*** Opening of Given records ***
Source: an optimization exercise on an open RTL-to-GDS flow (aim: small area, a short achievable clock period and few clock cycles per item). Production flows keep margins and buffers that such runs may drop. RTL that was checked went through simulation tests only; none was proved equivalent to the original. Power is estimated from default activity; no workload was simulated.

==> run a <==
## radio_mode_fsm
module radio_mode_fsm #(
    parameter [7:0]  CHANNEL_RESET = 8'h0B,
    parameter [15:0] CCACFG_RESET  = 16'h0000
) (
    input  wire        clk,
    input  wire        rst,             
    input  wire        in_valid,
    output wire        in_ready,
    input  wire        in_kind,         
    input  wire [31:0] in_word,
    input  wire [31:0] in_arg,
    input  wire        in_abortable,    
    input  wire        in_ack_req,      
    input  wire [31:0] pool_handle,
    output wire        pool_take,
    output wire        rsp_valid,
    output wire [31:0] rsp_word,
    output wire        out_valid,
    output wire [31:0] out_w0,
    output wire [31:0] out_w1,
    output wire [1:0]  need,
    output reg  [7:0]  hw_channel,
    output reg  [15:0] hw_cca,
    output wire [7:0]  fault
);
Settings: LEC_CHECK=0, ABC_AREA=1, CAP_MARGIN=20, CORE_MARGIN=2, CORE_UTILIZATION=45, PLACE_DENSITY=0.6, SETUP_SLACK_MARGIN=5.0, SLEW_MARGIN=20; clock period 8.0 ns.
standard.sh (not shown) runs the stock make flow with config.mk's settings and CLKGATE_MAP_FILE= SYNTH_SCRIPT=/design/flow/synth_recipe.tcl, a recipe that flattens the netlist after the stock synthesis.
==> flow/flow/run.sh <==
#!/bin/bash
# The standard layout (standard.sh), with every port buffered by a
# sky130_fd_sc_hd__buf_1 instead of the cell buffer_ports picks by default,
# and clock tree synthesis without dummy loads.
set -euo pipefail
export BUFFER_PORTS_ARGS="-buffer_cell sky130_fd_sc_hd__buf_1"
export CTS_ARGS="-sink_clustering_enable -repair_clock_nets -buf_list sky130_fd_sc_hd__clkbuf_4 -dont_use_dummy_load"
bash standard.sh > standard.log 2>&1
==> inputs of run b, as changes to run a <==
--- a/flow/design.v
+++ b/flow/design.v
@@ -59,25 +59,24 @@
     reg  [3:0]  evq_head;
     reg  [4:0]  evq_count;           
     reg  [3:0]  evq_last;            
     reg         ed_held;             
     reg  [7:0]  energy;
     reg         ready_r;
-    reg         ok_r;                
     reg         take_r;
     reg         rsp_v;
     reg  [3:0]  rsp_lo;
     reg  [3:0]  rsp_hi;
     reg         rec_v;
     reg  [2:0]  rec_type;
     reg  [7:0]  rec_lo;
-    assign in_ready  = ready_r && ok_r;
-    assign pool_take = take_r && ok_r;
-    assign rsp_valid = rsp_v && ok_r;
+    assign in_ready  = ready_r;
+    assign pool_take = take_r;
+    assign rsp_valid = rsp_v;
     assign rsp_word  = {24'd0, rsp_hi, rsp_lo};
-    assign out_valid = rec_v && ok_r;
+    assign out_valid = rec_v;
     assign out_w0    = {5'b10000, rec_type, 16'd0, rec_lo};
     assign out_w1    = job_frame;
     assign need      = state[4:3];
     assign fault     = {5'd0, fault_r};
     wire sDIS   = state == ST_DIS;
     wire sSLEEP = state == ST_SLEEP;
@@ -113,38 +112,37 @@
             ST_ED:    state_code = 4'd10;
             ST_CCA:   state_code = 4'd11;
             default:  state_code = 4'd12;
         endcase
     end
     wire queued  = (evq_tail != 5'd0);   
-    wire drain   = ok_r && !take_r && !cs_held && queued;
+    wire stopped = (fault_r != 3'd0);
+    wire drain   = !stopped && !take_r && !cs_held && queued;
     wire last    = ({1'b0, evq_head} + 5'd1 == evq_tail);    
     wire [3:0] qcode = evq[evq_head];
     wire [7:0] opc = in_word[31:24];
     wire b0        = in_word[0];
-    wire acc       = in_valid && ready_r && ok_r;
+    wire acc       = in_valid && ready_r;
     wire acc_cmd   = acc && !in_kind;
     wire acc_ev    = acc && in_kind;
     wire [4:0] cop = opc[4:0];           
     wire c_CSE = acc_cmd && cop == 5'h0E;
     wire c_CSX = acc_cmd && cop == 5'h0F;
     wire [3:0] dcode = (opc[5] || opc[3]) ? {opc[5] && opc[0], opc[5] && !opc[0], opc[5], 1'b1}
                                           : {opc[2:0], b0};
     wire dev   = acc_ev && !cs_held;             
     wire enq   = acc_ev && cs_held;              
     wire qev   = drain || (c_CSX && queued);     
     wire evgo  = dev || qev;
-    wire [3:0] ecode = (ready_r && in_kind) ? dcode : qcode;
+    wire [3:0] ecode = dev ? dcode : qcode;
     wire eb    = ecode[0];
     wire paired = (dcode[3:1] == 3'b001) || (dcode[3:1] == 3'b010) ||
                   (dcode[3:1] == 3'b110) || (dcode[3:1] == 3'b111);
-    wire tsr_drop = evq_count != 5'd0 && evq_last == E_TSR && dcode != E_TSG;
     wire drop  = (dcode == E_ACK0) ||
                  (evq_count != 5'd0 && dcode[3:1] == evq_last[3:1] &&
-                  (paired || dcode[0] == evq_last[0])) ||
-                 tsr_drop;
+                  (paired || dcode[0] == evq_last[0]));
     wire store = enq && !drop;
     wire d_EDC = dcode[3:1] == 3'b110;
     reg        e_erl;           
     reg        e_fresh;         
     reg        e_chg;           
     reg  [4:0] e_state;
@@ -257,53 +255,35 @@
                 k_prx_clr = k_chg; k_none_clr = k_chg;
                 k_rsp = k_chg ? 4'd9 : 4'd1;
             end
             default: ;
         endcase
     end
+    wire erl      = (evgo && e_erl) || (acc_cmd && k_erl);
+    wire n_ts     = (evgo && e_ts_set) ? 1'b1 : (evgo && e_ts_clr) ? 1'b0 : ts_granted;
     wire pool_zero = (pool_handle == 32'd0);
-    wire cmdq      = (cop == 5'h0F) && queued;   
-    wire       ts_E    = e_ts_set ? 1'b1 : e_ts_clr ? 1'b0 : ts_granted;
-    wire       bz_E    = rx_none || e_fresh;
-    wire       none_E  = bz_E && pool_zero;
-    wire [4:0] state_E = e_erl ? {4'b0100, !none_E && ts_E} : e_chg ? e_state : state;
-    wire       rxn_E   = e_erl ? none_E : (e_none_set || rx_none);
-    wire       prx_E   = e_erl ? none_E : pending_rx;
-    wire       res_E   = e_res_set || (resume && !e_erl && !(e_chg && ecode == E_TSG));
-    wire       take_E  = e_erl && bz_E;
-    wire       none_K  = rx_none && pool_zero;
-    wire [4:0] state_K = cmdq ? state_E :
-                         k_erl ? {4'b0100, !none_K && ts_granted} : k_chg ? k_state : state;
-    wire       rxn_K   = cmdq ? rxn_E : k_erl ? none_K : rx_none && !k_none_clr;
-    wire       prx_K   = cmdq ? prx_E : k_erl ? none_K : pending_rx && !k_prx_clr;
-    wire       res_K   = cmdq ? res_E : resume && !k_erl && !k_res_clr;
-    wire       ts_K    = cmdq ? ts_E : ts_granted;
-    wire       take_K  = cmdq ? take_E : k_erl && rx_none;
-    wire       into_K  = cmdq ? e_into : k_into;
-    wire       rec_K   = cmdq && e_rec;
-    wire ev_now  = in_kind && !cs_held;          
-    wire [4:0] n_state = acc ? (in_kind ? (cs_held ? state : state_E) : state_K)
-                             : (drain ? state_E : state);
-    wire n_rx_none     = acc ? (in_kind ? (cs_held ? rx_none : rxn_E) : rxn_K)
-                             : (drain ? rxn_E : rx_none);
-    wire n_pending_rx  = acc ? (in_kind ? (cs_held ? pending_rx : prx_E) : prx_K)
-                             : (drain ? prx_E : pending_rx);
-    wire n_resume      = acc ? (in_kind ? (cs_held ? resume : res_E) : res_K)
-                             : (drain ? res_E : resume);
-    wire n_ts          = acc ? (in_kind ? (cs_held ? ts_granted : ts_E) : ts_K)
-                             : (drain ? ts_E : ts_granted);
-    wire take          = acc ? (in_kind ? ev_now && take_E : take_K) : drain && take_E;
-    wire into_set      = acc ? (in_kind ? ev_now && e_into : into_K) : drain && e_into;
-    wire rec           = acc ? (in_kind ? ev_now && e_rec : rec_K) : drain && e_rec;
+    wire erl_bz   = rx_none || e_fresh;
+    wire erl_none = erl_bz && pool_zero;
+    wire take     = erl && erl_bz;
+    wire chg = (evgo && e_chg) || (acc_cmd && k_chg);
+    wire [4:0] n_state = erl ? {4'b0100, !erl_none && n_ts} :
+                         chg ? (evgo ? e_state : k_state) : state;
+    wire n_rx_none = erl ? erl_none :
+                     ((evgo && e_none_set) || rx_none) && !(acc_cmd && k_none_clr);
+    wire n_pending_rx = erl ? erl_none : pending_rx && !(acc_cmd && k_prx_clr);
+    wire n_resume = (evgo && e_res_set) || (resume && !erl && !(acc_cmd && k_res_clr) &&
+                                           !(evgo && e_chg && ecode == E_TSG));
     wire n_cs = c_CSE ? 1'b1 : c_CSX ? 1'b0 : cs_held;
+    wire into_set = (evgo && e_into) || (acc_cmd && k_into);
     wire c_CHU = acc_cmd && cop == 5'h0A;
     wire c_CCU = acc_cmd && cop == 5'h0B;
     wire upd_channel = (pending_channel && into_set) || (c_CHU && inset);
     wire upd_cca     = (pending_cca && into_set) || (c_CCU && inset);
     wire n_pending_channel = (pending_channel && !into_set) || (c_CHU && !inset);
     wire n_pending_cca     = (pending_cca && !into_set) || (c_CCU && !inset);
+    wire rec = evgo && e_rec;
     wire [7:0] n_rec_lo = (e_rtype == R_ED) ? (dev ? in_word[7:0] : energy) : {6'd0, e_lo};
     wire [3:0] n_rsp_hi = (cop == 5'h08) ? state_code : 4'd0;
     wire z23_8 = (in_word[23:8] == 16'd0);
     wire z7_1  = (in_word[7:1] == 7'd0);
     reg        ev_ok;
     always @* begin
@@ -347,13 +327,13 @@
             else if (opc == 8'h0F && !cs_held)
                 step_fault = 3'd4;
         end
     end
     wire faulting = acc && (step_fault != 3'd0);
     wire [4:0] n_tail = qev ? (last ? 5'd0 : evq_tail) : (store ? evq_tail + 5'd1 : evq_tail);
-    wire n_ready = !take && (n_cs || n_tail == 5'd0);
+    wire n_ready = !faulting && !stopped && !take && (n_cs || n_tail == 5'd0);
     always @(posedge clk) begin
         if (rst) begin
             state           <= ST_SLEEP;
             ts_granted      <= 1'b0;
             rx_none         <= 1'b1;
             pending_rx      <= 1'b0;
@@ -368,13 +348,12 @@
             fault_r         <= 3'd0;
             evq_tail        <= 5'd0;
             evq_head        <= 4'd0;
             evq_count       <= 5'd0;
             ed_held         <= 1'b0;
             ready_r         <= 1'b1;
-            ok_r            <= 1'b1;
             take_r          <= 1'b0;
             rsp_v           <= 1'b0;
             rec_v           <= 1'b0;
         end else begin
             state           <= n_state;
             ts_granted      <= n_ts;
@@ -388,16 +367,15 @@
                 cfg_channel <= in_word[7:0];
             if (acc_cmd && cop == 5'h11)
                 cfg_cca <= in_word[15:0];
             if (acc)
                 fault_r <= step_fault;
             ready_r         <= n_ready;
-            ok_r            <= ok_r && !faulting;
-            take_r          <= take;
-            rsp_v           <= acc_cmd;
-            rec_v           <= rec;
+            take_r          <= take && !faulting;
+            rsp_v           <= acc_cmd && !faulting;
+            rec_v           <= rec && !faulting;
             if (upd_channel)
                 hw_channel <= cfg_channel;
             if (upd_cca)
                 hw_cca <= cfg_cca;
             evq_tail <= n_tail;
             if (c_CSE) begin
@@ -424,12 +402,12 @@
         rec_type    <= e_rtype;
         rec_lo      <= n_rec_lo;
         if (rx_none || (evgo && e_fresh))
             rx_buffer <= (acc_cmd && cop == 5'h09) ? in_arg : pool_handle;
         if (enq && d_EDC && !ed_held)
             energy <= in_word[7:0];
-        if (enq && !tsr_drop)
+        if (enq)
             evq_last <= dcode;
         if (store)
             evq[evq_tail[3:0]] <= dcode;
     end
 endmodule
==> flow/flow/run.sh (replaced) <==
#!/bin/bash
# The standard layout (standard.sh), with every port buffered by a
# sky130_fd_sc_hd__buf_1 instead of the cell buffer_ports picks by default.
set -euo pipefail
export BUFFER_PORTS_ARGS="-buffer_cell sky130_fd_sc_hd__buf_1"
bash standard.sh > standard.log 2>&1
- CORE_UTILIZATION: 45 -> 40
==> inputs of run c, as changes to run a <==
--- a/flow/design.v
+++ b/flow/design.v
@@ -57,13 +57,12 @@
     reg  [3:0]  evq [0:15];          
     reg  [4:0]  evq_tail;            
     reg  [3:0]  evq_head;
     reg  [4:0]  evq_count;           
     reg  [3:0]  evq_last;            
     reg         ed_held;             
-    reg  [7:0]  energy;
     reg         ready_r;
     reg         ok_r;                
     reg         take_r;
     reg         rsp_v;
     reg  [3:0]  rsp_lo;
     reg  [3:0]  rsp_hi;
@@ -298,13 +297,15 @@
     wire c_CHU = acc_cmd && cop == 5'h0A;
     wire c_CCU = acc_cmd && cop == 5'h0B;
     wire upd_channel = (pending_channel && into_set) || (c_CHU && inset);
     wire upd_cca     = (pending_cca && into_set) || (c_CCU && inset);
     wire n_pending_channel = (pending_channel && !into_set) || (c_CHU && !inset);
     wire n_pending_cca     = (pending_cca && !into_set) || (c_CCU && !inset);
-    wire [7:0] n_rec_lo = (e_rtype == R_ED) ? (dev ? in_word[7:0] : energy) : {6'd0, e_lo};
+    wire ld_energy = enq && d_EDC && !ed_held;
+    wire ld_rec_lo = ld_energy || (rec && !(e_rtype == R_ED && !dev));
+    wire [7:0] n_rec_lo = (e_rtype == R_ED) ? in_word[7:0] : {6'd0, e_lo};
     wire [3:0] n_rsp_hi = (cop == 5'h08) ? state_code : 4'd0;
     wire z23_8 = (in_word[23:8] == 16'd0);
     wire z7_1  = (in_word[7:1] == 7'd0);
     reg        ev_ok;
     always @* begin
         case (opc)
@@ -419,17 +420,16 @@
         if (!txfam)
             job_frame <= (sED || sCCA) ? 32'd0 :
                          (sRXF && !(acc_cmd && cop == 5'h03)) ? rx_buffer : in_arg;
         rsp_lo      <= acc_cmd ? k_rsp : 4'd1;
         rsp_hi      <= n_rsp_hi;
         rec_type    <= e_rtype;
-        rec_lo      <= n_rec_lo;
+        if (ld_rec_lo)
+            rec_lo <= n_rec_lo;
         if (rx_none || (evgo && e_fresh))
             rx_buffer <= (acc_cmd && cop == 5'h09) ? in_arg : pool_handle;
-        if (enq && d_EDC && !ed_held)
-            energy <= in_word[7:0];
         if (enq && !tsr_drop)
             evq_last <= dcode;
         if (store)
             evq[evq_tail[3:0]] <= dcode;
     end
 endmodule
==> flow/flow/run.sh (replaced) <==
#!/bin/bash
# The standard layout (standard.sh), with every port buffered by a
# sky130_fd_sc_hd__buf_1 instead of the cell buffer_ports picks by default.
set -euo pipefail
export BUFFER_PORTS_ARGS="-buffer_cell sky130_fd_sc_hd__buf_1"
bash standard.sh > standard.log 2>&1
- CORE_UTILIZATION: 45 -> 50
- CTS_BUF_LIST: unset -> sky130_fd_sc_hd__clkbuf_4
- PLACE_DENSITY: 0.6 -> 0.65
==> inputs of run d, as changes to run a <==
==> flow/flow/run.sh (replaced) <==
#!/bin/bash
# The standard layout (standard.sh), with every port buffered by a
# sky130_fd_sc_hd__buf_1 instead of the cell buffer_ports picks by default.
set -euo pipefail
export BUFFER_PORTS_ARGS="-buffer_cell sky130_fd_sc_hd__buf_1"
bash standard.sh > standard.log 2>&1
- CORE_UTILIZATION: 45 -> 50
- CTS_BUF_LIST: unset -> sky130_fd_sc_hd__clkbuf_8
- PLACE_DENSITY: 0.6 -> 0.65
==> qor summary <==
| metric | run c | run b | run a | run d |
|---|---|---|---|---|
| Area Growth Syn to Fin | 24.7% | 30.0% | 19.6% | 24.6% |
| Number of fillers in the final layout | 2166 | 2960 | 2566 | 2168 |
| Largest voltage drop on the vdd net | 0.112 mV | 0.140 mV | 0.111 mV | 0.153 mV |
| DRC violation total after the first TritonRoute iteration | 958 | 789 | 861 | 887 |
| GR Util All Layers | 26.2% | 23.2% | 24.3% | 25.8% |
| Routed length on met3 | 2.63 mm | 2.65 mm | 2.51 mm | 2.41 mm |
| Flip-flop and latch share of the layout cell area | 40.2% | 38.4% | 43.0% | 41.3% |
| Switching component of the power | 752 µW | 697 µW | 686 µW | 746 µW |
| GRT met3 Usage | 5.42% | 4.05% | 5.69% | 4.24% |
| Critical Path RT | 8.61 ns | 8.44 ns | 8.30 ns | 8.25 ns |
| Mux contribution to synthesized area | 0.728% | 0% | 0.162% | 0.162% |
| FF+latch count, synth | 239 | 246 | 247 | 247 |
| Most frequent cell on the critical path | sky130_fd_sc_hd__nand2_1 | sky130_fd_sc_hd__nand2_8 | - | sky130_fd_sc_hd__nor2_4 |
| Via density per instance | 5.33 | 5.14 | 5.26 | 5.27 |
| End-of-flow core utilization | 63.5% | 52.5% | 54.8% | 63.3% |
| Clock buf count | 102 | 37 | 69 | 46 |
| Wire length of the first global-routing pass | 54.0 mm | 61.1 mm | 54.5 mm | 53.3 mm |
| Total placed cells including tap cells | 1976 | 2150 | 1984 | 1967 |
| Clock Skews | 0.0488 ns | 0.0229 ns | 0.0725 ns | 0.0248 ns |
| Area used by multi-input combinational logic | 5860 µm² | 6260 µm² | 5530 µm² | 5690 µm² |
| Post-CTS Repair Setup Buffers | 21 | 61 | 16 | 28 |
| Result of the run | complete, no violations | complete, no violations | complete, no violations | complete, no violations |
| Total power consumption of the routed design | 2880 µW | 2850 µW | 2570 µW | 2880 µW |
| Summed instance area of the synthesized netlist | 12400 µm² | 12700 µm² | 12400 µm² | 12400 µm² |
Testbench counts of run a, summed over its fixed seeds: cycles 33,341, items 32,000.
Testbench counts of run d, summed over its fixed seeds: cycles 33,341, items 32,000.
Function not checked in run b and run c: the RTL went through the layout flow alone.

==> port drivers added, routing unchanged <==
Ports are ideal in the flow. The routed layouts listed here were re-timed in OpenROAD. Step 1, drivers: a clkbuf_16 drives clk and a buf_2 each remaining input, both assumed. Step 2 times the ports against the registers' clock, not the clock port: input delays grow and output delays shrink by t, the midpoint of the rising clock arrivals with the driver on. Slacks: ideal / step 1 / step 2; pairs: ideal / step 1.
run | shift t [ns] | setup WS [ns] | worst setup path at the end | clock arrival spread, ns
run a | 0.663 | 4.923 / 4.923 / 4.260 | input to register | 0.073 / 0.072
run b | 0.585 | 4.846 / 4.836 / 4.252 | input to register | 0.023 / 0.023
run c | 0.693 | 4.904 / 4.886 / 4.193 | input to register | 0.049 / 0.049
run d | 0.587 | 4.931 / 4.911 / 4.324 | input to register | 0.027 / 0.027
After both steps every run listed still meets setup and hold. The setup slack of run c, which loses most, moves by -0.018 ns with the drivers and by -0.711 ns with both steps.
*** Close of Given records ***
*** Opening of Given records ***
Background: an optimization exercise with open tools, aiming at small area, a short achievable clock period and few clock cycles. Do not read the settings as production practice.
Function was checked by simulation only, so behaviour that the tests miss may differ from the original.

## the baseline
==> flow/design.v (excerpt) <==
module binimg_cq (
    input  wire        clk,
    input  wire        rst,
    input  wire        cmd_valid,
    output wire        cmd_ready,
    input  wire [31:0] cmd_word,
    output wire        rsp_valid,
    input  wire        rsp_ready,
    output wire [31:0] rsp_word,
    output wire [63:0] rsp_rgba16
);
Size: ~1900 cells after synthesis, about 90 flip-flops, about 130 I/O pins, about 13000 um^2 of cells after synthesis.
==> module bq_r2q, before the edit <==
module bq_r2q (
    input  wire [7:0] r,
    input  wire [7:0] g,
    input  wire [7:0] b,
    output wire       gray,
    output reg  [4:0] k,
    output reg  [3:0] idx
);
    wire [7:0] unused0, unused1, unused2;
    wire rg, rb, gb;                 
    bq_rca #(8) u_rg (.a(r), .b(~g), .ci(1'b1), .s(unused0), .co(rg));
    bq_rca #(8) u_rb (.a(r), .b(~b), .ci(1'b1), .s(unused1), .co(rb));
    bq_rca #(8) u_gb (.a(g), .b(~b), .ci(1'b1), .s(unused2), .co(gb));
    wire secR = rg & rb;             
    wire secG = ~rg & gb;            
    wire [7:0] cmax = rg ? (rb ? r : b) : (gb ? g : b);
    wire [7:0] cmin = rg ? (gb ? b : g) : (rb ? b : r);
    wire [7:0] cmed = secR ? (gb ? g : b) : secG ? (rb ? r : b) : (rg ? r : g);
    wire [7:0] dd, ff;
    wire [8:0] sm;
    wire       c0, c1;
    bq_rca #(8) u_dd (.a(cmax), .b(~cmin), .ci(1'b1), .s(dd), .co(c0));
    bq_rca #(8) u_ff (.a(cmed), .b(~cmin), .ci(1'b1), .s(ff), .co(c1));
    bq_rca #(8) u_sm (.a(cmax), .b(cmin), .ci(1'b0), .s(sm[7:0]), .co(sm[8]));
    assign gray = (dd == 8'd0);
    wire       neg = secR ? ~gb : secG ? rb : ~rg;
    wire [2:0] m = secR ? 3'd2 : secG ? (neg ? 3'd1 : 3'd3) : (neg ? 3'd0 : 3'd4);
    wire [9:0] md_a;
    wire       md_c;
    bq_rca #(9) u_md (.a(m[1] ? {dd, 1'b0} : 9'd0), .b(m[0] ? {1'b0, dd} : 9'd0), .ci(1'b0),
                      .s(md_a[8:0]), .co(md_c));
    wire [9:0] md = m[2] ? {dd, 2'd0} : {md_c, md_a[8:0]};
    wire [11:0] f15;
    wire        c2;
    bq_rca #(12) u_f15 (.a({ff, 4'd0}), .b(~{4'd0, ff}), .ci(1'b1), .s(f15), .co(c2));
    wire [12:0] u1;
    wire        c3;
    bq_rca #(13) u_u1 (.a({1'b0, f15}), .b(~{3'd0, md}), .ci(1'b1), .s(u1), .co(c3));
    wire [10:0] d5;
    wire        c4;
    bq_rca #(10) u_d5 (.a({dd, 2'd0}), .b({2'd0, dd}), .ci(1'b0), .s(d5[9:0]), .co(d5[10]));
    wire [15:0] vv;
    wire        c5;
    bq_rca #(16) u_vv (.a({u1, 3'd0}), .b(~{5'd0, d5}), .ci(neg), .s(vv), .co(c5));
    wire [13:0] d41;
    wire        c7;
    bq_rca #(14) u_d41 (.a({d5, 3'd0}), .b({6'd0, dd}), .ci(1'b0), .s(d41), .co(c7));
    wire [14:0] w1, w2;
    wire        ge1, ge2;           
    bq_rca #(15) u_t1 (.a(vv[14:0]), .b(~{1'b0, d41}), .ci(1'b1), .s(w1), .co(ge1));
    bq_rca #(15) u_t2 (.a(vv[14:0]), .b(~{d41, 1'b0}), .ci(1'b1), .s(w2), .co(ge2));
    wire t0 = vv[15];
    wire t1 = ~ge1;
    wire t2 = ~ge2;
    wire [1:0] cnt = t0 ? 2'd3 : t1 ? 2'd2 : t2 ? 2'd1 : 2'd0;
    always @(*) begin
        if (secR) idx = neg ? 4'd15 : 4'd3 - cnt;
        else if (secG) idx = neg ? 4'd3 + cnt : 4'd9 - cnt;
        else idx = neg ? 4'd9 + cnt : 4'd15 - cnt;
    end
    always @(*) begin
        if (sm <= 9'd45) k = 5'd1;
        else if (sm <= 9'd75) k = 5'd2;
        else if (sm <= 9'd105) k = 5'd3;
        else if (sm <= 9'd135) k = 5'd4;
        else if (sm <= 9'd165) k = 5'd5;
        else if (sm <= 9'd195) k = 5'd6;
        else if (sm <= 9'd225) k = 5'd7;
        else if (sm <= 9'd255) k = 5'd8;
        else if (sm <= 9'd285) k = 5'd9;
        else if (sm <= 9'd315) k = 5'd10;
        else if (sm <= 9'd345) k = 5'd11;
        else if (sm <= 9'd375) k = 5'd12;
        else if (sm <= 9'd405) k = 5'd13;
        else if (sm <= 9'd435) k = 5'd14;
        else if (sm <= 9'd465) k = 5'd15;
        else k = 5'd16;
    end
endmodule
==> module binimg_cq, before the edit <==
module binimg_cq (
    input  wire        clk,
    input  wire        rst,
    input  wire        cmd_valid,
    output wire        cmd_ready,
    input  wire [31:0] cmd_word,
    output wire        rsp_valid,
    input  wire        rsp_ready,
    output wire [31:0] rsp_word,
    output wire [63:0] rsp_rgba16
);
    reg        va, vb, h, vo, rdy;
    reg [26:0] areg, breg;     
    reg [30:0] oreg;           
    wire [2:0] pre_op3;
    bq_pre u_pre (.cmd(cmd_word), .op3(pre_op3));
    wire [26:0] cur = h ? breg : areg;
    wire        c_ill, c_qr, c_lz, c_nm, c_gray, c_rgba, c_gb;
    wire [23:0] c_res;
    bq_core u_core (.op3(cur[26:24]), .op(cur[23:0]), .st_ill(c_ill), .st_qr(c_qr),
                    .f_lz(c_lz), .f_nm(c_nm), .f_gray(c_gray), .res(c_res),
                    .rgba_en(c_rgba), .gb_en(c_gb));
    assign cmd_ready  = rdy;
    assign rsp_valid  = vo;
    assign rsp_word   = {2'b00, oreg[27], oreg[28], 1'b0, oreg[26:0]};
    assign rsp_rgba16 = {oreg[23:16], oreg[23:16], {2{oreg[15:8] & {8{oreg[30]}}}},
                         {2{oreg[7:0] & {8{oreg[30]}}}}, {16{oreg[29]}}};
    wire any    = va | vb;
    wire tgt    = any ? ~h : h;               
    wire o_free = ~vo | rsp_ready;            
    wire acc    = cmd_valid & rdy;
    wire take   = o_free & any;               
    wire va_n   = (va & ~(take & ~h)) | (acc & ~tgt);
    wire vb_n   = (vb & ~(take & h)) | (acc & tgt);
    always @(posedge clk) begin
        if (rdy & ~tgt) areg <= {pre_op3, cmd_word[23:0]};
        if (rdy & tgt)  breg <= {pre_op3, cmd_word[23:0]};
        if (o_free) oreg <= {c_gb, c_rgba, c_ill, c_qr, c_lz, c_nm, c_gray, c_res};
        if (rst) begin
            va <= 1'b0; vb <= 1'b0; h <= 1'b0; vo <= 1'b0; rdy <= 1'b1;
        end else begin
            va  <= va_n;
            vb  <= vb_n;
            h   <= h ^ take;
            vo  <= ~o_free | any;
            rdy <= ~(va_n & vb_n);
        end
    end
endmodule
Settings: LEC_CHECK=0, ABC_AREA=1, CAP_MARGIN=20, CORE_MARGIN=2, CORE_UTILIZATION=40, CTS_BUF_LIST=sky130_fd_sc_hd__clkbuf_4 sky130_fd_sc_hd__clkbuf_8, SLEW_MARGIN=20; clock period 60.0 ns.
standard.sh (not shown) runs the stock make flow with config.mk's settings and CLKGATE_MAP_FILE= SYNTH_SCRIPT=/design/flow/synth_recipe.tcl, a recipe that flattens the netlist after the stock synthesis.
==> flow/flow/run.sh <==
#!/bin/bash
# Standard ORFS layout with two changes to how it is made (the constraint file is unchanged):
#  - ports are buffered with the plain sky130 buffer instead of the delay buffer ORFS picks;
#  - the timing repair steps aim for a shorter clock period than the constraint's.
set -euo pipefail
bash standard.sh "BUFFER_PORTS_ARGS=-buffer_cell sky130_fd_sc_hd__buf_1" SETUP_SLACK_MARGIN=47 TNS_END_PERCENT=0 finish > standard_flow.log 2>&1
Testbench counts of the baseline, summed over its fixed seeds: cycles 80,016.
*** Close of Given records ***
Work item
The lines holding the word "latch" are the answer. Find them in the entries and copy them.

Answer for this exercise
| Flip-flop and latch share of the layout cell area | 40.2% | 38.4% | 43.0% | 41.3% |
| FF+latch count, synth | 239 | 246 | 247 | 247 |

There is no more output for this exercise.